The Difficult Patient

Blog Post 4

The Difficult Patient

I work in healthcare, and from time to time we get some difficult patients.  I’m talking about the truly offensive ones that make inappropriate sexual comments to the female staff and even try to touch their breasts, or butts, or crotches. 

We had one recently who was like this.  We traded out most of our staff that was caring for him so that most everyone was male.  It’s an easy, non-confrontational way to get them to stop.  There was still one female nurse that still had to take care of this patient.  The patient kept trying to grab at her crotch, and the nurse was very upset over being violated like that. 

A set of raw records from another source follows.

<file path="config.mk">
export PLATFORM = sky130hd
export DESIGN_NAME = div_ctrl
export DESIGN_NICKNAME = d
export VERILOG_FILES = /design/src/rtl/div_ctrl_pkg.sv /design/src/rtl/div_counter.sv /design/src/rtl/div_ctrl.sv
export SDC_FILE = /design/constraint.sdc
export NUM_CORES = 1
export LEC_CHECK = 0
export BUFFER_PORTS_ARGS = -buffer_cell sky130_fd_sc_hd__buf_2
export CAP_MARGIN = 20
export CORE_ASPECT_RATIO = 0.8
export CORE_UTILIZATION = 55
export DETAILED_ROUTE_END_ITERATION = 8
export PLACE_DENSITY = 0.77
export SLEW_MARGIN = 20
export SYNTH_ARGS = -nofsm -noshare
export SYNTH_HDL_FRONTEND = slang
export SYNTH_HIERARCHICAL = 1
export SYNTH_SLANG_ARGS = --single-unit
</file>
<file path="constraint.sdc">
create_clock -name i_CLK -period 5.46 [get_ports i_CLK]
set_clock_uncertainty 0.1 [all_clocks]
set_input_delay 1.092 -clock i_CLK [delete_from_list [all_inputs] [get_ports i_CLK]]
set_output_delay 1.092 -clock i_CLK [all_outputs]
set_load 0.1 [all_outputs]
</file>
<file path="config.mk">
export PLATFORM = sky130hd
export DESIGN_NAME = song_timer_gen
export DESIGN_NICKNAME = d
export VERILOG_FILES = /design/src/rtl/song_timer_gen.sv
export SDC_FILE = /design/constraint.sdc
export NUM_CORES = 1
export LEC_CHECK = 0
export CAP_MARGIN = 20
export CORE_ASPECT_RATIO = 1.75
export CORE_MARGIN = 10
export CORE_UTILIZATION = 60
export DETAILED_ROUTE_END_ITERATION = 7
export DONT_BUFFER_PORTS = 1
export MAX_ROUTING_LAYER = met4
export PLACE_DENSITY = 0.76
export SYNTH_ARGS = -nofsm -noshare
export SYNTH_HDL_FRONTEND = slang
export SYNTH_SLANG_ARGS = --single-unit
</file>
<file path="constraint.sdc">
create_clock -name clk -period 3.5 [get_ports clk]
set_input_delay 0.7 -clock clk [delete_from_list [all_inputs] [get_ports clk]]
set_output_delay 0.7 -clock clk [all_outputs]
set_load 0.03 [all_outputs]
</file>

Another coworker once remarked about a patient who had come in for a procedure and had nobody with him, and nobody to take him home afterwards.  He said, “Sometimes I wonder what these people have done that they have nobody left in their lives that cares about them.”  I think I know.

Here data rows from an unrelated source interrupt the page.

File: config.mk
export PLATFORM = sky130hd
export DESIGN_NAME = pivota_order_dispatcher
export DESIGN_NICKNAME = d
export VERILOG_FILES = /design/src/rtl/pivota_pkg.sv /design/src/rtl/pivota_risk_check.sv /design/src/rtl/pivota_order_dispatcher.sv
export SDC_FILE = /design/constraint.sdc
export NUM_CORES = 1
export LEC_CHECK = 0
export ABC_AREA = 1
export BUFFER_PORTS_ARGS = -buffer_cell sky130_fd_sc_hd__buf_4
export CAP_MARGIN = 20
export CORE_MARGIN = 2
export CORE_UTILIZATION = 58
export DETAILED_ROUTE_END_ITERATION = 8
export PLACE_DENSITY = 0.89
export SLEW_MARGIN = 10
export SYNTH_ARGS = -nofsm -noshare
export SYNTH_HDL_FRONTEND = slang
export SYNTH_SLANG_ARGS = --single-unit
File: constraint.sdc
create_clock -name clk -period 3.5 [get_ports clk]
set_clock_uncertainty 0.2 [all_clocks]
set_input_delay 0.35 -clock clk [delete_from_list [all_inputs] [get_ports clk]]
set_output_delay 0.35 -clock clk [all_outputs]
set_load 0.01 [all_outputs]
File: src/rtl/pivota_pkg.sv
// Shared types and defaults for the Pivota order-dispatch blocks.
package pivota_pkg;

    localparam int PV_SIDE_W  = 4;
    localparam int PV_QTY_W   = 4;
    localparam int PV_MAX_POS = 20;

    localparam int SIDE_BUY  = 1;
    localparam int SIDE_SELL = 2;

    typedef enum logic [2:0] {
        ST_IDLE,
        ST_FETCH,
        ST_WAIT,
        ST_CHECK,
        ST_SEND,
        ST_DONE
    } state_t;

    typedef enum logic [1:0] {
        RSN_OK,
        RSN_BAD_SIDE,
        RSN_LIMIT
    } reason_t;

endpackage

File: src/rtl/pivota_risk_check.sv
// Combinational net-position limit check for a single order entry.
module pivota_risk_check
    import pivota_pkg::*;
#(
    parameter int SIDE_W  = PV_SIDE_W,
    parameter int QTY_W   = PV_QTY_W,
    parameter int POS_W   = 16,
    parameter int MAX_POS = PV_MAX_POS
) (
    input  logic signed [POS_W-1:0]  position,
    input  logic        [SIDE_W-1:0] side,
    input  logic        [QTY_W-1:0]  qty,
    output logic signed [POS_W-1:0]  next_pos,
    output logic                     accept,
    output logic        [1:0]        reason
);

    localparam logic signed [POS_W:0] LIM = (POS_W+1)'(MAX_POS);

    logic signed [POS_W:0] w_pos_ext;
    logic signed [POS_W:0] w_qty_ext;
    logic signed [POS_W:0] w_next;
    logic                  w_accept;
    reason_t               w_reason;

    // One extra bit of headroom so the limit test cannot be fooled by overflow.
    assign w_pos_ext = {position[POS_W-1], position};
    assign w_qty_ext = {{(POS_W+1-QTY_W){1'b0}}, qty};

    always_comb begin
        w_next   = w_pos_ext;
        w_accept = 1'b0;
        w_reason = RSN_BAD_SIDE;
        if (side == SIDE_W'(SIDE_BUY)) begin
            w_next = w_pos_ext + w_qty_ext;
        end else if (side == SIDE_W'(SIDE_SELL)) begin
            w_next = w_pos_ext - w_qty_ext;
        end
        if (side == SIDE_W'(SIDE_BUY) || side == SIDE_W'(SIDE_SELL)) begin
            if (w_next > LIM || w_next < -LIM) begin
                w_reason = RSN_LIMIT;
            end else begin
                w_reason = RSN_OK;
                w_accept = 1'b1;
            end
        end
    end

    assign next_pos = w_next[POS_W-1:0];
    assign accept   = w_accept;
    assign reason   = w_reason;

endmodule

File: src/rtl/pivota_order_dispatcher.sv
// Walks the strategy order buffer, risk-checks each entry and offers
// accepted orders to the exchange port over valid/ready.
module pivota_order_dispatcher
    import pivota_pkg::*;
#(
    parameter int  DEPTH   = 256,
    parameter int  SIDE_W  = PV_SIDE_W,
    parameter int  QTY_W   = PV_QTY_W,
    parameter int  POS_W   = 16,
    parameter int  MAX_POS = PV_MAX_POS,
    localparam int AW      = $clog2(DEPTH)
) (
    input  logic                     clk,
    input  logic                     rst,
    input  logic                     start,
    input  logic        [AW:0]       order_count,
    output logic        [AW-1:0]     rd_addr,
    output logic                     rd_en,
    input  logic        [SIDE_W-1:0] rd_side,
    input  logic        [QTY_W-1:0]  rd_qty,
    output logic                     ord_valid,
    output logic        [SIDE_W-1:0] ord_side,
    output logic        [QTY_W-1:0]  ord_qty,
    input  logic                     ord_ready,
    output logic                     busy,
    output logic                     done,
    output logic        [AW:0]       sent_cnt,
    output logic        [AW:0]       rej_cnt,
    output logic signed [POS_W-1:0]  position
);

    state_t                  r_state;
    logic        [AW:0]      r_cnt;
    logic        [AW-1:0]    r_idx;
    logic        [SIDE_W-1:0] r_cur_side;
    logic        [QTY_W-1:0] r_cur_qty;
    logic        [AW-1:0]    r_rd_addr;
    logic                    r_rd_en;
    logic                    r_ord_valid;
    logic        [SIDE_W-1:0] r_ord_side;
    logic        [QTY_W-1:0] r_ord_qty;
    logic                    r_busy;
    logic                    r_done;
    logic        [AW:0]      r_sent;
    logic        [AW:0]      r_rej;
    logic signed [POS_W-1:0] r_position;

    logic signed [POS_W-1:0] w_next_pos;
    logic                    w_accept;
    logic        [1:0]       w_reason;
    logic                    w_take;
    logic        [AW:0]      w_cnt_clamp;
    logic                    w_last;
    logic        [AW-1:0]    w_idx_inc;

    pivota_risk_check #(
        .SIDE_W  (SIDE_W),
        .QTY_W   (QTY_W),
        .POS_W   (POS_W),
        .MAX_POS (MAX_POS)
    ) u_risk (
        .position (r_position),
        .side     (r_cur_side),
        .qty      (r_cur_qty),
        .next_pos (w_next_pos),
        .accept   (w_accept),
        .reason   (w_reason)
    );

    assign w_take      = w_accept && (w_reason == RSN_OK);
    assign w_cnt_clamp = (order_count > (AW+1)'(DEPTH)) ? (AW+1)'(DEPTH) : order_count;
    assign w_last      = ({1'b0, r_idx} == r_cnt - (AW+1)'(1));
    assign w_idx_inc   = r_idx + AW'(1);

    always_ff @(posedge clk) begin
        if (rst) begin
            r_state     <= ST_IDLE;
            r_cnt       <= '0;
            r_idx       <= '0;
            r_cur_side  <= '0;
            r_cur_qty   <= '0;
            r_rd_addr   <= '0;
            r_rd_en     <= 1'b0;
            r_ord_valid <= 1'b0;
            r_ord_side  <= '0;
            r_ord_qty   <= '0;
            r_busy      <= 1'b0;
            r_done      <= 1'b0;
            r_sent      <= '0;
            r_rej       <= '0;
            r_position  <= '0;
        end else begin
            r_rd_en <= 1'b0;
            r_done  <= 1'b0;
            case (r_state)
                ST_IDLE: begin
                    if (start) begin
                        r_cnt  <= w_cnt_clamp;
                        r_idx  <= '0;
                        r_sent <= '0;
                        r_rej  <= '0;
                        r_busy <= 1'b1;
                        if (w_cnt_clamp == '0) begin
                            r_state <= ST_DONE;
                        end else begin
                            r_state   <= ST_FETCH;
                            r_rd_en   <= 1'b1;
                            r_rd_addr <= '0;
                        end
                    end
                end
                ST_FETCH: begin
                    r_state <= ST_WAIT;
                end
                ST_WAIT: begin
                    r_cur_side <= rd_side;
                    r_cur_qty  <= rd_qty;
                    r_state    <= ST_CHECK;
                end
                ST_CHECK: begin
                    if (w_take) begin
                        r_ord_valid <= 1'b1;
                        r_ord_side  <= r_cur_side;
                        r_ord_qty   <= r_cur_qty;
                        r_state     <= ST_SEND;
                    end else begin
                        r_rej <= r_rej + (AW+1)'(1);
                        if (w_last) begin
                            r_state <= ST_DONE;
                        end else begin
                            r_idx     <= w_idx_inc;
                            r_rd_addr <= w_idx_inc;
                            r_rd_en   <= 1'b1;
                            r_state   <= ST_FETCH;
                        end
                    end
                end
                ST_SEND: begin
                    // Position and the entry are frozen here, so the risk result is still valid.
                    if (ord_ready) begin
                        r_ord_valid <= 1'b0;
                        r_sent      <= r_sent + (AW+1)'(1);
                        r_position  <= w_next_pos;
                        if (w_last) begin
                            r_state <= ST_DONE;
                        end else begin
                            r_idx     <= w_idx_inc;
                            r_rd_addr <= w_idx_inc;
                            r_rd_en   <= 1'b1;
                            r_state   <= ST_FETCH;
                        end
                    end
                end
                ST_DONE: begin
                    r_done  <= 1'b1;
                    r_busy  <= 1'b0;
                    r_state <= ST_IDLE;
                end
                default: begin
                    r_state <= ST_IDLE;
                end
            endcase
        end
    end

    assign rd_addr   = r_rd_addr;
    assign rd_en     = r_rd_en;
    assign ord_valid = r_ord_valid;
    assign ord_side  = r_ord_side;
    assign ord_qty   = r_ord_qty;
    assign busy      = r_busy;
    assign done      = r_done;
    assign sent_cnt  = r_sent;
    assign rej_cnt   = r_rej;
    assign position  = r_position;

endmodule

==> qor.txt, run 1 <==
setup ws final = 310 ps
antenna violations before repair = 0
Initial Util = 60.1%
# fillers = 702
global placement routability congestion = 1.03
TritonCTS clock tree = done
Area Overhead vs Synth = 17.6%
worst-path fanout max = 15
count leader, synth = nand2_1
ANT nets after route = 0
clock network power share = 34.7%
ys async rst share = 0%
clock sink count = 82
Logic pwr share = 22.7%
DRT iter0 DRCs = 332
Peak supply drop = 0.326 mV
DRT Pass-1 Iters = 5
Final Cycle Share = 91.1%
IO buf count = 74
status = finished, final reports clean
Fin. Hold Viols = 0
global-route wire length before repair = 21,600 µm
post-synth net total = 802
Vias = 5,275
Synth Flop Type = dfxtp_1
setup_tns = 0 ps
Slew Limit Fails = 0
Post-synth top cells = nand2_1, inv_1, nor2_1
Die X-Extent = 96.3 µm
die area = 9270 µm²
max cap viols = 0
Reg power frac = 42.6%
vias in the first global route = 4,853
synthesized cell area = 4940 µm²
top post-synthesis cells by area = dfxtp_1, nand2_1, inv_1, nor2_1, nand3_1
total global-route track usage = 29.5%
PD cells = 417 nW/µm²
core area = 8220 µm²
critical path class = register to register
Avg Cell Area, Syn = 6.44 µm²
crit path cell chain = ha_2 > inv_1 > fa_1 > inv_1 > nand3_1 > nand2_1 > nand2_1 > nand2_1 > xor2_1 > inv_1 > nand2_1 > nand3_1 > nor2_1 > nand2_1 > nand2_2 > nand3_4 > nand2_2 > inv_2 > nand2_1 > nand2_1 > nor2_1
CTS HTree Levels = 3
slowest cell on the critical path = dfxtp_1
clock latency on the worst-skew pair = 360 ps
max_slew headroom = 64.2%
Slew @ Worst Pin = 537 ps
Num CTS Buffers = 9
DR DRC count = 0
YS warnings = 0
CP Capture Type = register
count of state elements after synthesis = 82
num rows = 33
Switch Pwr = 0.000770 W
layout cells sized above 1 = 14.8%
sequential fraction of the synthesis area = 33.2%
CTS root buffer = clkbuf_8
Worst Hold Class = input port to register
required time of the critical path = 3590 ps
EDFF count, synth = 0
P_int = 0.00165 W
hpwl dp = 9900 µm
pre-CTS WS = 284 ps
boundary pin count = 75
Inserted Diodes = 0
Yosys top cell area share = 33.2%
Clk pin slew, worst setup/hold paths = 90 ps
final WL = 13,500 µm
Yosys top cell by area = dfxtp_1
max incr delay on CP = 400 ps
# hold bufs at CTS = 0
GR Overflow Total = 0
die height = 96.3 µm
cell mode on critical path = nand2_1
Via density = 5.57
max frequency = 314 MHz
Sw Share = 31.8%
Finish-stage setup viols = 0
Pleak = 2.83 nW
crit path time final = 3190 ps
NumNets Final = 873
clk buf depth = 2
largest net degree at the start of global routing = 48
Avg WL per Cell = 14.2 µm
library cells used by synthesis = 38
Critical Path Start Type = register
cell count after synthesis = 767
Critical Path AT = 3280 ps
power groups by stage:
| stage | registers [W] | clock network [W] | logic, W |
|---|---|---|---|
| after floorplan | 0.00105 | 0 | 0.000395 |
| after global placement | 0.00105 | 0 | 0.000512 |
| after detailed placement | 0.00105 | 0 | 0.000529 |
| after CTS | 0.00103 | 0.000853 | 0.000535 |
| after global routing | 0.00104 | 0.000887 | 0.000618 |
| final | 0.00103 | 0.000840 | 0.000549 |
timing repair:
item,in CTS,in global routing
hold endpoints to repair,0,0
setup buffers,0,0
resized for setup,0,3
endpoints found under the setup margin,0,30
per-stage QoR:
stage	instance area, µm²	total power (W)	hold slack, ps	utilization [%]	std cells
after global routing	5810	0.00254	42.2	70.7	947
after detailed placement	5550	0.00158	232	67.6	931
final	5810	0.00242	69.5	70.7	947
after floorplan	4940	0.00145	257	-	767
after global placement	5550	0.00156	227	67.6	931
after CTS	5790	0.00242	48.5	70.5	946
worst max-delay path, delay by kind of cell, from the launching register on:
kind	cells	cell delay, ps
simple gates	14	1320
buf+inv	4	340
flops	1	400
xor+xnor	1	250
fa+ha+maj	2	610
logic make-up (layout without fill, tap and decap cells):
kind of cell	count (synthesis)	in the layout	share of synthesized area (%)
AND/OR/NAND/NOR	420	421	37.5
buffers and inverters	125	199	10.2
AO/OA/AOI/OAI	104	104	11.4
flip-flops	82	82	33.2
XOR/XNOR	22	22	3.90
adder cells (fa/ha/maj)	14	14	3.85
state kept, by name, summed over array words and instances (netlist names):
register,cells
position,16
r_cnt,9
rej_cnt,9
sent_cnt,9
r_idx,8
rd_addr,8
ord_qty,4
ord_side,4
r_cur_qty,4
r_cur_side,4
r_state,3
busy,1
done,1
ord_valid,1
rd_en,1
worst paths after layout:
path                             startpoint                        to  slack [ps]  depth (start not counted)
setup / recovery  r_cur_qty[0]$_SDFFE_PP0P_     r_idx[4]$_SDFFE_PP0P_         310                         21
hold / removal               order_count[5]     r_cnt[5]$_SDFFE_PP0P_          70                          2
setup reg to reg  r_cur_qty[0]$_SDFFE_PP0P_     r_idx[4]$_SDFFE_PP0P_         310                         21
hold reg to reg    ord_side[2]$_SDFFE_PP0P_  ord_side[2]$_SDFFE_PP0P_         250                          2
layout by cell type (no fill, tap or decap), types with 2 or more instances in the layout:
cell,Yosys,routed
nor2_2,3,3
o22ai_1,2,2
nand3_2,4,5
o31ai_1,2,2
o21ai_0,35,35
nor3_2,2,2
buf_4,1,78
nand2_1,192,191
clkbuf_8,0,9
nand2_2,7,8
xnor2_1,6,6
nor2_4,3,3
nand3_1,71,71
o211ai_1,5,5
and3_1,2,2
nor3_1,14,14
a21oi_1,51,51
dfxtp_1,82,81
a211oi_1,3,3
nand4_1,20,20
clkinv_1,2,2
ha_1,12,11
fa_1,2,2
inv_2,7,7
inv_1,97,97
nor2_1,97,97
bufinv_16,0,3
o21a_1,2,2
xor2_1,16,16
nor3b_1,2,2
routing by layer:
| layer | routed length [µm] | vias up | track usage (%) |
|---|---|---|---|
| li1 | - | 2600 | - |
| met1 | 5650 | 2447 | 36.6 |
| met2 | 6680 | 198 | 50.5 |
| met3 | 861 | 30 | 5.87 |
| met4 | 278 | 0 | 10.8 |
| met5 | 0 | - | 0 |
cell type report:
| type | count | area, µm² | share of cell area, % |
|---|---|---|---|
| clock buffers | 9 | 124 | 2.13 |
| clock inverters | 6 | 115 | 1.98 |
| inverters | 106 | 398 | 6.85 |
| multi-input cells | 561 | 2810 | 48.4 |
| flip-flops and latches | 82 | 1640 | 28.3 |
| well taps | 105 | 131 | 2.26 |
| repair buffers | 78 | 586 | 10.1 |
No activity file was read; power rests on OpenSTA's default activity.
==> run 2, diff against run 1 <==
--- a/config.mk
+++ b/config.mk
@@ -11,7 +11,7 @@
 export CORE_MARGIN = 2
 export CORE_UTILIZATION = 58
 export DETAILED_ROUTE_END_ITERATION = 8
-export PLACE_DENSITY = 0.89
+export PLACE_DENSITY = 0.92
 export SLEW_MARGIN = 10
 export SYNTH_ARGS = -nofsm -noshare
 export SYNTH_HDL_FRONTEND = slang
==> run 2 against run 1 <==
Non-clock buffer count unchanged. Utilization up 0.076 points. Hold slack worse by 52 ps. Fmax down 1.4%. Cell count up 0.11%. Register-to-register slack worse by 50 ps. Via count up 1.9%. Highest routed layer unchanged. Largest cell class unchanged. Worst setup slack worse by 45 ps.
==> qor.txt, run 2 (same netlist as run 1, synthesis figures left out) <==
met3 Use GR = 5.40% (was 5.87%)
final WL = 13,800 µm (was 13,500 µm)
CP Capture Type = register (unchanged)
Buf/Inv on CP = 2 (was 4)
DRT iter0 DRCs = 313 (was 332)
CTS HTree Levels = 3 (unchanged)
Via density = 5.67 (was 5.57)
Avg WL per Cell = 14.5 µm (was 14.2 µm)
Final Cycle Share = 92.4% (was 91.1%)
core area = 8220 µm² (unchanged)
NumNets Final = 873 (unchanged)
Vias = 5,374 (was 5,275)
most common cell after layout, fill and taps aside = nand2_1 (unchanged)
Design Area, Final = 5810 µm² (about the same)
clock sink count = 82 (unchanged)
die height = 96.3 µm (unchanged)
critical path class = register to register (unchanged)
Final Instance Count excl. Fillers = 948 (was 947)
CTS root buffer = clkbuf_8 (unchanged)
clock latency on the worst-skew pair = 360 ps (about the same)
GRT Max-Usage Layer = met2 (unchanged)
layout cells sized above 1 = 14.8% (about the same)
Setup Fix Bufs, Post-CTS = 0 (unchanged)
Inserted Diodes = 0 (unchanged)
Clk pin slew, worst setup/hold paths = 90 ps (about the same)
# resized after CTS = 0 (unchanged)
total global-route track usage = 29.8% (was 29.5%)
global placement routability congestion = 1.03 (about the same)
clk buf depth = 2 (unchanged)
die area = 9270 µm² (unchanged)
DRT Pass-1 Iters = 6 (was 5)
Pleak = 2.83 nW (about the same)
required time of the critical path = 3600 ps (was 3590 ps)
largest net degree at the start of global routing = 48 (unchanged)
slowest cell on the critical path = fa_1 (was dfxtp_1)
Die X-Extent = 96.3 µm (unchanged)
Area Overhead vs Synth = 17.7% (was 17.6%)
CP top delay family = simple AND/OR/NAND/NOR gates (unchanged)
IO buf count = 74 (unchanged)
Finish-stage setup viols = 0 (unchanged)
global-route wire length before repair = 21,700 µm (was 21,600 µm)
max cap viols = 0 (unchanged)
hpwl dp = 9940 µm (was 9900 µm)
placed insts = 931 (unchanged)
ANT nets after route = 0 (unchanged)
TritonCTS clock tree = done (unchanged)
PD cells = 414 nW/µm² (was 417 nW/µm²)
Critical Path Start Type = register (unchanged)
max_slew headroom = 60.8% (was 64.2%)
final hold slack = 17.6 ps (was 69.5 ps)
status = finished, final reports clean (unchanged)
# hold bufs at CTS = 0 (unchanged)
antenna violations before repair = 0 (unchanged)
Fin. Hold Viols = 0 (unchanged)
Slew Limit Fails = 0 (unchanged)
GRT met2 Usage = 52.4% (was 50.5%)
RSZ-0062 raised after global routing = false
Critical Path AT = 3330 ps (was 3280 ps)
dpl cell area = 5550 µm² (unchanged)
Worst Hold Class = input port to register (unchanged)
Peak supply drop = 0.363 mV (was 0.326 mV)
Slew @ Worst Pin = 586 ps (was 537 ps)
Num CTS Buffers = 9 (unchanged)
M1 GR Usage = 34.9% (was 36.6%)
crit path cell chain = inv_1 > ha_1 > fa_1 > nor2_1 > nor2_2 > nand3_2 > nand2_2 > nand2_1 > nand2_1 > nand2_2 > nand2_1 > nor2_1 > nand2_1 > nor2_1 > nand2_1 > nand2_2 > nand3_4 > nand2_2 > inv_2 > nand2_1 > nand2_1 > nor2_1 (was ha_2 > inv_1 > fa_1 > inv_1 > nand3_1 > nand2_1 > nand2_1 > nand2_1 > xor2_1 > inv_1 > nand2_1 > nand3_1 > nor2_1 > nand2_1 > nand2_2 > nand3_4 > nand2_2 > inv_2 > nand2_1 > nand2_1 > nor2_1)
vias in the first global route = 4,857 (was 4,853)
max frequency = 309 MHz (was 314 MHz)
Largest register FFs = 16 (unchanged)
setup_tns = 0 ps (unchanged)
worst-path fanout max = 15 (unchanged)
most frequent cells in the layout = nand2_1, inv_1, nor2_1, dfxtp_1, buf_4 (unchanged)
num rows = 33 (unchanged)
DR DRC count = 0 (unchanged)
Initial Util = 60.1% (unchanged)
crit path time final = 3230 ps (was 3190 ps)
GR Overflow Total = 0 (unchanged)
boundary pin count = 75 (unchanged)
cell mode on critical path = nand2_1 (unchanged)
# fillers = 679 (was 702)
max incr delay on CP = 420 ps (was 400 ps)
run 2: layout make-up:
type	count	area (µm²)	area share (%)
clock buffers	10	138	2.37
inverters	106	398	6.84
multi-input cells	561	2820	48.6
well taps	105	131	2.26
clock inverters	6	96.3	1.66
repair buffers	78	586	10.1
flip-flops and latches	82	1640	28.2
run 2: worst min-delay path, cell delays in order:
cell	delay (ps)
buf_4	80
nor2_1	40
nor2_1	90
run 2: worst paths after layout:
| kind | from | to | slack, ps | cells after the start |
|---|---|---|---|---|
| setup / recovery | position[0]$_SDFFE_PP0P_ | r_idx[4]$_SDFFE_PP0P_ | 270 | 22 |
| hold / removal | rd_qty[0] | r_cur_qty[0]$_SDFFE_PP0P_ | 20 | 3 |
| setup reg to reg | position[0]$_SDFFE_PP0P_ | r_idx[4]$_SDFFE_PP0P_ | 270 | 22 |
| hold reg to reg | ord_side[2]$_SDFFE_PP0P_ | ord_side[2]$_SDFFE_PP0P_ | 250 | 2 |
run 2: where the power goes:
part	internal, W	switching, W
combinational	0.000193	0.000361
clock	0.000430	0.000388
sequential	0.000985	0.0000485
run 2: per-layer routing:
metal,part of all wire (%),vias up
li1,-,2610
met1,40,2527
met2,51,200
met3,6.1,37
met4,2.9,0
met5,0,-
run 2: per-stage QoR:
| stage | total power [W] | utilization, % | setup slack, ps |
|---|---|---|---|
| after floorplan | 0.00145 | - | 687 |
| after global placement | 0.00156 | 67.6 | 337 |
| after detailed placement | 0.00158 | 67.6 | 254 |
| after CTS | 0.00240 | 70.4 | 204 |
| after global routing | 0.00252 | 70.7 | 8.13 |
| final | 0.00241 | 70.7 | 265 |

My father was in the hospital for about a week a couple years ago, being treated for a blood clot.  I was visiting him (another one of those things I did out of moral obligation) when he began to abuse a nurse in a similar manner. 

My brother and I were just sitting there in my father’s hospital room, making small talk, like you try to do when you are visiting someone in the hospital.  A nurse came in to do a check on him.  She tried to take his blood pressure and ask him a few questions about how he was doing, but my father had other things on his mind. 

He asked her to give him a bath. 

She politely told him no and tried to go on with her duties.

But my father insisted.  He needed a bath and he needed her to do it.  He really needed one.  Told her to go get a washcloth and give him a good rubdown.  He tried to grope her.

I was horrified, and he didn’t stop.  My brother told him to “Stop it.  You can’t talk to her like that.” 

But he continued. 

I got up and walked out of the room.  And left.  I was embarrassed that he was my father.  I was embarrassed that I even knew or associated with him.  I felt terrible for that nurse.

I had to go to the park and take a vigorous hike just to calm down. 

When I saw the fallout at work in how upset my coworker was at having to deal with a man very much like my father, it just reinforced my decision to not have any contact with him. She only had to deal with him for a few minutes at work.  I grew up with it.